Antonio Albanese: Essenzialmente siamo partito da una sceneggiatura che noi abbiamo trovato subito convincente e siamo partiti da lì. Io lavoro sempre molto su pesantezza e leggerezza del personaggio, ma in questo caso la sceneggiatura era già equilibrata e il resto viene di conseguenza.
Margherita Buy: La sceneggiatura era ottima, ma io ho apprezzato anche la disponibilità degli sceneggiatori: il lavoro con gli sceneggiatori non può essere chiuso, e durante le prove loro sono stati disponibili non a una riscruttutra ma alla reinterpretazione in base alle nostre esigenze.
Il vostro è un film sincero in cui l'Italia esce fuori come è in realtà, e a questo sembra corrispondere anche un nuovo modo di girare per Soldini, con la camera a mano, quasi alla Ken Loach...
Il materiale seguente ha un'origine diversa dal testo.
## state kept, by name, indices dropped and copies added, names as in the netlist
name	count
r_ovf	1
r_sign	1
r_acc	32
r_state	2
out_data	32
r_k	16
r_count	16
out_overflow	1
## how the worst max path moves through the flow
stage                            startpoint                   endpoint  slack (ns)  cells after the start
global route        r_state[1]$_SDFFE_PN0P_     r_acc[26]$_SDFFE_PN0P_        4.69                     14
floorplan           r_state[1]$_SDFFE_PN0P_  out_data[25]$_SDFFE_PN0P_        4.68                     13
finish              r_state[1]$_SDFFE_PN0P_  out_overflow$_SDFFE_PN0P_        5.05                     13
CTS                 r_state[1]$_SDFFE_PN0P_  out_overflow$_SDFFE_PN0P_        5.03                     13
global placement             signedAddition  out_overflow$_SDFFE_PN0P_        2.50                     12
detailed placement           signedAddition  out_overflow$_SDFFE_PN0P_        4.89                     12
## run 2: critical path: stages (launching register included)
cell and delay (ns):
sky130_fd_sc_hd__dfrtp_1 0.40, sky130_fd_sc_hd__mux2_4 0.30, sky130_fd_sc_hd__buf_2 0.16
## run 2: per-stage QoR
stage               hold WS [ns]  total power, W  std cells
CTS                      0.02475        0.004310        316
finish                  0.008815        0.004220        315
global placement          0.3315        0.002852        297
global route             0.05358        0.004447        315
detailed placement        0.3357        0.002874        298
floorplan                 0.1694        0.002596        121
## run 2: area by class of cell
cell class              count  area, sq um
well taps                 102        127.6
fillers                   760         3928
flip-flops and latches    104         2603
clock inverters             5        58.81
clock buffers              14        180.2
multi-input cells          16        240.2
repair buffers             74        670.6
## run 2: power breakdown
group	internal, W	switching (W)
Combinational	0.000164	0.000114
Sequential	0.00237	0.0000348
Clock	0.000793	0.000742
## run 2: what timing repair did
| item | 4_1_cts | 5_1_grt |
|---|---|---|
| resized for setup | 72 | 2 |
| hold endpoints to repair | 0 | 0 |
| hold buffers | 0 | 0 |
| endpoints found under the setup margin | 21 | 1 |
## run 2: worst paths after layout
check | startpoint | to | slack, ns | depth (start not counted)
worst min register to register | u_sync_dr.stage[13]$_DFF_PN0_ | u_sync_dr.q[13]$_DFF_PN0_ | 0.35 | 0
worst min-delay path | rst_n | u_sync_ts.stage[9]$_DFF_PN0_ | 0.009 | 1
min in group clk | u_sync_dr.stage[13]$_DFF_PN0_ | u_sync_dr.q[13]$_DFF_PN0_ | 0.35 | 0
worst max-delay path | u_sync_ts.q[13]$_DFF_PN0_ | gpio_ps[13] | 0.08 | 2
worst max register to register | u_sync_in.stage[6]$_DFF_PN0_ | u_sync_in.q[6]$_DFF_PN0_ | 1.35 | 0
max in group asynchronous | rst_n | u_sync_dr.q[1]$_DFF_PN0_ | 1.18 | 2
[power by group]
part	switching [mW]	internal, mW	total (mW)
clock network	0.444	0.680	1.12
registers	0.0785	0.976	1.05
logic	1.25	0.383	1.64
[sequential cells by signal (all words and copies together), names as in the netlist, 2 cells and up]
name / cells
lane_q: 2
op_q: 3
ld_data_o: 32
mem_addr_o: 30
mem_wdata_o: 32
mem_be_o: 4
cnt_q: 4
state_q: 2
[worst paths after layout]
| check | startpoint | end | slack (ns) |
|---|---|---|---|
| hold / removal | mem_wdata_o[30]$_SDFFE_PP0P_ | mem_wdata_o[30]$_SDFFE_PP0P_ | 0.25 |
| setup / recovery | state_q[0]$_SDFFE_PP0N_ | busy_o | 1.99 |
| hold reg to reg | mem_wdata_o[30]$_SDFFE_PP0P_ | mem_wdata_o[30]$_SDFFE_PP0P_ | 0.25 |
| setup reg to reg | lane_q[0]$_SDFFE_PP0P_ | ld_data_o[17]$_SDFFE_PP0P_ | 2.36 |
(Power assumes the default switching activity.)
<file path="src/rtl/jpeg_zigzag_buffer.sv">
// Raster-to-zigzag reorder buffer between the quantizer and the run-length encoder.
// Ping-pong 64-entry banks; one registered output stage, one coefficient per clock sustained.
module jpeg_zigzag_buffer #(
  parameter int DWIDTH = 12
) (
  input  logic              clk,
  input  logic              rst,
  input  logic              in_valid,
  input  logic [DWIDTH-1:0] in_data,
  output logic              in_ready,
  output logic              out_valid,
  output logic [DWIDTH-1:0] out_data,
  output logic              out_sob,
  output logic              out_eob,
  input  logic              out_ready
);

  // Raster address for each zigzag index.
  localparam logic [5:0] ZZ [64] = '{
    6'd0,  6'd1,  6'd8,  6'd16, 6'd9,  6'd2,  6'd3,  6'd10,
    6'd17, 6'd24, 6'd32, 6'd25, 6'd18, 6'd11, 6'd4,  6'd5,
    6'd12, 6'd19, 6'd26, 6'd33, 6'd40, 6'd48, 6'd41, 6'd34,
    6'd27, 6'd20, 6'd13, 6'd6,  6'd7,  6'd14, 6'd21, 6'd28,
    6'd35, 6'd42, 6'd49, 6'd56, 6'd57, 6'd50, 6'd43, 6'd36,
    6'd29, 6'd22, 6'd15, 6'd23, 6'd30, 6'd37, 6'd44, 6'd51,
    6'd58, 6'd59, 6'd52, 6'd45, 6'd38, 6'd31, 6'd39, 6'd46,
    6'd53, 6'd60, 6'd61, 6'd54, 6'd47, 6'd55, 6'd62, 6'd63
  };

  logic [DWIDTH-1:0] bank [2][64];
  logic              wr_bank;
  logic              rd_bank;
  logic [5:0]        wr_idx;
  logic [5:0]        rd_idx;
  logic [1:0]        full;
  logic              wr_en;
  logic              rd_load;

  assign in_ready = !rst && !full[wr_bank];
  assign wr_en    = in_valid && in_ready;
  assign rd_load  = full[rd_bank] && (!out_valid || out_ready);

  always_ff @(posedge clk) begin
    if (wr_en) begin
      bank[wr_bank][wr_idx] <= in_data;
    end
  end

  // A set and a clear of full[] in the same cycle always hit different banks.
  always_ff @(posedge clk) begin
    if (rst) begin
      wr_bank   <= 1'b0;
      rd_bank   <= 1'b0;
      wr_idx    <= 6'd0;
      rd_idx    <= 6'd0;
      full      <= 2'b00;
      out_valid <= 1'b0;
      out_data  <= '0;
      out_sob   <= 1'b0;
      out_eob   <= 1'b0;
    end else begin
      if (wr_en) begin
        wr_idx <= wr_idx + 6'd1;
        if (wr_idx == 6'd63) begin
          full[wr_bank] <= 1'b1;
          wr_bank       <= !wr_bank;
        end
      end
      if (rd_load) begin
        out_data  <= bank[rd_bank][ZZ[rd_idx]];
        out_valid <= 1'b1;
        out_sob   <= (rd_idx == 6'd0);
        out_eob   <= (rd_idx == 6'd63);
        rd_idx    <= rd_idx + 6'd1;
        if (rd_idx == 6'd63) begin
          full[rd_bank] <= 1'b0;
          rd_bank       <= !rd_bank;
        end
      end else if (out_valid && out_ready) begin
        out_valid <= 1'b0;
      end
    end
  end

endmodule

</file>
Silvio Soldini: Ogni film deve trovare il proprio stile, questo film è più lontano da quelli più surreali e letterari più sospesi e distanti dalla realtà. Abbiamo parlato molto di come girare il film con il mio direttore della fotografia, di come utilizzare la macchina a mano. Abbiamo privilegiato i piani sequenza, con gli attori in scena per diversi minuti senza frammetare le scene e dare la sensazione di realismo quasi documentaristica. Forse così il film è meno perfetto, ma messa in scena meno studiata, ma c'è più naturalezza ed era quello che volevo ottenere.